If you'd like to buy a home and can qualify for a loan, you are one of them. If you're concerned about inflation, you really should buy a home. If you're right about inflation, you will pay off your loan with money that's worth less and less, and the value of your home will go up over time. If you don't buy a home and you're right about inflation, your rent payments will go up and up again. There are no guarantees in life, but the government borrowing and its practice of "monetization" of debt make some of us believe inflation is almost inevitable, so if that describes you, you have your marching orders.
There are some other influences that make now a good time to buy a home. Labor Day and back-to-school are just around the corner. This has not been a strong selling season for real estate in most of the United States, and now we're moving into the time of year in which sales typically slow. That situation makes would-be sellers more likely to negotiate. Low interest rates, historically low home prices, and sellers who are apt to be willing to negotiate all combine to make this a good buying time.

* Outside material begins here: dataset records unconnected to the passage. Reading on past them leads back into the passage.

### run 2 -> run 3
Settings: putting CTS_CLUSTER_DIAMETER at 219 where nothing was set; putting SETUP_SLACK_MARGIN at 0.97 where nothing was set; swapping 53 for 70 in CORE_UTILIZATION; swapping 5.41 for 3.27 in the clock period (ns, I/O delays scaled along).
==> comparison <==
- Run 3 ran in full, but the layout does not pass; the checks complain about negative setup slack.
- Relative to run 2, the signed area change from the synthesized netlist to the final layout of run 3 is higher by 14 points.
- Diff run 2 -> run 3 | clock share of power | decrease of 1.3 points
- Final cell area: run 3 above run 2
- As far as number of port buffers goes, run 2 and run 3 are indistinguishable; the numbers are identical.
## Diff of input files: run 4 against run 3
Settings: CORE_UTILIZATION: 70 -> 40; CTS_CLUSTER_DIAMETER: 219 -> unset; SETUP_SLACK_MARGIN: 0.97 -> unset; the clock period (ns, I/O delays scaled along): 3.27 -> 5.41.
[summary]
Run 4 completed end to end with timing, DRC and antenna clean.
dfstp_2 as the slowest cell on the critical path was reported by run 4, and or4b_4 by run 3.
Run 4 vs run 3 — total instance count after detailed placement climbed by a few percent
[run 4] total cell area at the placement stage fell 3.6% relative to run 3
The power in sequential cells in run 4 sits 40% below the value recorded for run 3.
==> inputs of run R <==
## CPU
module CPU(
    input               clk         ,
    input               rstn        ,
    input               rf_dcp_rd   ,
    input [4:0]         rf_addr     ,
    output reg [31:0]   rf_out      ,
    output [7:0]        imem_addr   ,
    input [31:0]        imem_rdata  ,
    output [7:0]        dmem_addr   ,
    output [31:0]       dmem_wdata  ,
    output              dmem_we     ,
    input [31:0]        dmem_rdata  ,
    output              stop
    );
==> flow/config.mk <==
export PLATFORM = sky130hd
export DESIGN_NAME = CPU
export DESIGN_NICKNAME = CPU
export VERILOG_FILES = /design/flow/design.v
export SDC_FILE = /design/flow/constraint.sdc
export NUM_CORES = 4
export LEC_CHECK = 0
export CAP_MARGIN = 20
export CORE_MARGIN = 2
export CORE_UTILIZATION = 66
export CTS_CLUSTER_DIAMETER = 28
export CTS_CLUSTER_SIZE = 41
export MAX_ROUTING_LAYER = met4
export SETUP_SLACK_MARGIN = 1.68
export SLEW_MARGIN = 20
export TNS_END_PERCENT = 5
==> flow/constraint.sdc <==
create_clock -name core_clock -period 7.05 [get_ports {clk}]
set_input_delay 1.4100 -clock core_clock [delete_from_list [all_inputs] [get_ports {clk}]]
set_output_delay 1.4100 -clock core_clock [all_outputs]
set_load 0.01 [all_outputs]
run.sh (not shown) runs the stock make flow with config.mk's settings and CLKGATE_MAP_FILE=.
==> run X: changes against run R <==
- ABC_AREA: unset -> 1
- CORE_ASPECT_RATIO: unset -> 1.55
- CORE_UTILIZATION: 66 -> 40
- CTS_CLUSTER_DIAMETER: 28 -> unset
- CTS_CLUSTER_SIZE: 41 -> unset
- GPL_TIMING_DRIVEN: unset -> 0
- HOLD_SLACK_MARGIN: unset -> 0.16
- MIN_ROUTING_LAYER: unset -> met2
- PLACE_DENSITY_LB_ADDON: unset -> 0.16
- SETUP_SLACK_MARGIN: 1.68 -> unset
- TNS_END_PERCENT: 5 -> 95
==> flow/constraint.sdc (replaced) <==
create_clock -name core_clock -period 10.5 [get_ports {clk}]
set_input_delay 2.1000 -clock core_clock [delete_from_list [all_inputs] [get_ports {clk}]]
set_output_delay 2.1000 -clock core_clock [all_outputs]
set_load 0.01 [all_outputs]
==> qor summary <==
|  | run X | run R |
|---|---|---|
| Result of the run | aborted with a tool error | aborted with a tool error |
| Failing step | 5_1_grt | 5_1_grt |
| Mux cell area share | 0% | 10.3% |
| Number of cells in Yosys stat | 9447 | 7300 |
| Initial cell density of the core | 40.2% | 66.8% |
| Placer's final routability congestion estimate | 1.50 | 1.15 |
| Area after DPL | 85700 um2 | 84000 um2 |
| Post-Syn Area | 78500 um2 | 77800 um2 |
| Area reported by Yosys stat | 78500 um2 | 77800 um2 |
| AND/OR/NAND/NOR Cells, Area Fraction | 21.0% | 17.4% |
| Fraction of the mapped netlist area in adder cells | 2.42% | 2.44% |
| XOR-XNOR Cells, Area Fraction | 0.837% | 1.13% |
| Sequential area share after synthesis | 51.4% | 51.9% |
| Row count | 202 | 125 |
| Number of H-tree levels | 4 | 5 |
| Per-instance average area after synthesis | 8.31 um2 | 10.7 um2 |
| Die extent in x | 360 um | 347 um |
| Post-synthesis cell count | 9447 | 7300 |
| Floorplan Core Area | 195000 um2 | 117000 um2 |
| Aoi share | 17.1% | 12.9% |
| Number of setup buffers added after CTS | 1 | 26 |
| Area leader share | 39.2% | 39.5% |
| Number of unique standard cell types used by synthesis | 63 | 112 |
| I/O Buffers | 152 | 153 |
| Number of CTS-inserted buffers | 161 | 317 |
| Total die size | 200000 um2 | 121000 um2 |
| Post-Place Setup Slack | -1.37 ns | -0.592 ns |
==> exp/xenon <==
==> flow/design.v <==
module CORDIC #(parameter integer W = 32)
(
    input wire clk,
    input wire start,
    input wire signed [31:0] x,
    input wire signed [31:0] y,
    output wire signed [W-1:0]phi,
    output wire done
);
wire sigma;
wire signed [31:0] x_shift;
wire signed [31:0] y_shift;
reg [5:0] counter;
reg signed [31:0] x_reg;
reg signed [31:0] y_reg;
reg signed [31:0] z;
wire signed [31:0] atan_table [0:27];
assign atan_table[00] = 32'h3243f6a9; 
assign atan_table[01] = 32'h1dac6705;
assign atan_table[02] = 32'h0fadbafd;
assign atan_table[03] = 32'h07f56ea7;
assign atan_table[04] = 32'h03feab77;
assign atan_table[05] = 32'h01ffd55c;
assign atan_table[06] = 32'h00fffaab;
assign atan_table[07] = 32'h007fff55;
assign atan_table[08] = 32'h003fffeb;
assign atan_table[09] = 32'h001ffffd;
assign atan_table[10] = 32'h00100000;
assign atan_table[11] = 32'h00080000;
assign atan_table[12] = 32'h00040000;
assign atan_table[13] = 32'h00020000;
assign atan_table[14] = 32'h00010000;
assign atan_table[15] = 32'h00008000;
assign atan_table[16] = 32'h00004000;
assign atan_table[17] = 32'h00002000;
assign atan_table[18] = 32'h00001000;
assign atan_table[19] = 32'h00000800;
assign atan_table[20] = 32'h00000400;
assign atan_table[21] = 32'h00000200;
assign atan_table[22] = 32'h00000100;
assign atan_table[23] = 32'h00000080;
assign atan_table[24] = 32'h00000040;
assign atan_table[25] = 32'h00000020;
assign atan_table[26] = 32'h00000010;
assign atan_table[27] = 32'h00000008;
assign sigma = y_reg[31];
assign x_shift = y_reg >>> counter; 
assign y_shift = x_reg >>> counter; 
assign phi = z[31:31-W+1];
assign done = (counter == 28);
always @(posedge clk) begin
    if(start)begin
        x_reg <= x;
        y_reg <= y;
        z <= 0;
        counter <= 0;
    end
    else begin
        if(counter == 28) begin
            x_reg <= x_reg;
            y_reg <= y_reg;
            z <= z;
            counter <= counter;
        end
        else begin
            x_reg <= sigma ? (x_reg - x_shift) : (x_reg + x_shift);
            y_reg <= sigma ? (y_reg + y_shift) : (y_reg - y_shift);
            z <= sigma ? (z - atan_table[counter]) : (z + atan_table[counter]);
            counter <= counter + 1;
        end
    end
end
endmodule
==> flow/run.sh <==
#!/bin/bash
# the make line also repeats each setting of config.mk as NAME=value (left out here)
make -C /OpenROAD-flow-scripts/flow DESIGN_CONFIG=/design/flow/config.mk WORK_HOME=/design/flow/orfs CLKGATE_MAP_FILE= finish
==> flow/config.mk <==
export PLATFORM = sky130hd
export DESIGN_NAME = CORDIC
export DESIGN_NICKNAME = CORDIC
export VERILOG_FILES = /design/flow/design.v
export SDC_FILE = /design/flow/constraint.sdc
export NUM_CORES = 4
export LEC_CHECK = 0
export CAP_MARGIN = 20
export CORE_MARGIN = 5
export CORE_UTILIZATION = 63
export MAX_ROUTING_LAYER = met4
export MIN_ROUTING_LAYER = met2
export SLEW_MARGIN = 20
==> flow/constraint.sdc <==
create_clock -name core_clock -period 7.5 [get_ports {clk}]
set_input_delay 1.5000 -clock core_clock [delete_from_list [all_inputs] [get_ports {clk}]]
set_output_delay 1.5000 -clock core_clock [all_outputs]
set_load 0.01 [all_outputs]
==> exp/sierra: changes against exp/xenon <==
CORE_MARGIN = 2   (was 5)
CORE_UTILIZATION = 66   (was 63)
MAX_ROUTING_LAYER = not set   (was met4)
MIN_ROUTING_LAYER = not set   (was met2)
SETUP_SLACK_MARGIN = 1.34   (was not set)
TNS_END_PERCENT = 5   (was not set)
==> flow/constraint.sdc (replaced) <==
create_clock -name core_clock -period 6.69 [get_ports {clk}]
set_input_delay 1.3380 -clock core_clock [delete_from_list [all_inputs] [get_ports {clk}]]
set_output_delay 1.3380 -clock core_clock [all_outputs]
set_load 0.01 [all_outputs]
==> exp/garnet: changes against exp/xenon <==
CAP_MARGIN = 10   (was 20)
CORE_ASPECT_RATIO = 0.52   (was not set)
CORE_MARGIN = 2   (was 5)
CORE_UTILIZATION = 72   (was 63)
MAX_ROUTING_LAYER = not set   (was met4)
MIN_ROUTING_LAYER = not set   (was met2)
PLACE_DENSITY = 0.67   (was not set)
==> flow/constraint.sdc (replaced) <==
create_clock -name core_clock -period 4.07 [get_ports {clk}]
set_input_delay 0.8140 -clock core_clock [delete_from_list [all_inputs] [get_ports {clk}]]
set_output_delay 0.8140 -clock core_clock [all_outputs]
set_load 0.01 [all_outputs]
==> summary of the runs <==
exp/xenon stopped in 5_1_grt. exp/sierra finished clean. exp/garnet aborted during 3_5_place_dp with DPL-0038.
Synthesized cell count is the same in exp/garnet and exp/xenon.
Die area, lowest first: exp/garnet, exp/sierra, exp/xenon.
Area after synthesis is the same in exp/sierra and exp/garnet.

Now then, there is another group who can take advantage of low interest rates from a different perspective. The easiest way to outline this is to tell you about a very thoughtful and financially disciplined couple. This couple recently refinanced their home and pulled some of their equity out. Their new loan is at 4.25%. They used the equity to pay off loans on several rental properties which were financed at much higher rates. This maneuver has noticeably reduced their monthly mortgage payments and the amount they will pay overall for their real property purchases. However, that's not the end of the story. They have several more rental properties that will be paid off in a few years. Their plan is to increase their payments on their home when this happens so that their home is paid off ahead of schedule. When they retire, all their real estate will be paid for. They'll have some fixed income from retirement plans, and they'll have rental income that, presumably, they can increase if inflation is a problem. Not a bad way to use real estate in a long term financial plan, is it?
If your situation resembles this couple's, you might want to do something similar.
If it doesn't, you might want to position yourself more like they have. As we've observed, there are no guarantees, but we can each take actions that are designed to make us as invulnerable to financial strain as possible, and real estate ownership can be a very useful tool in this effort.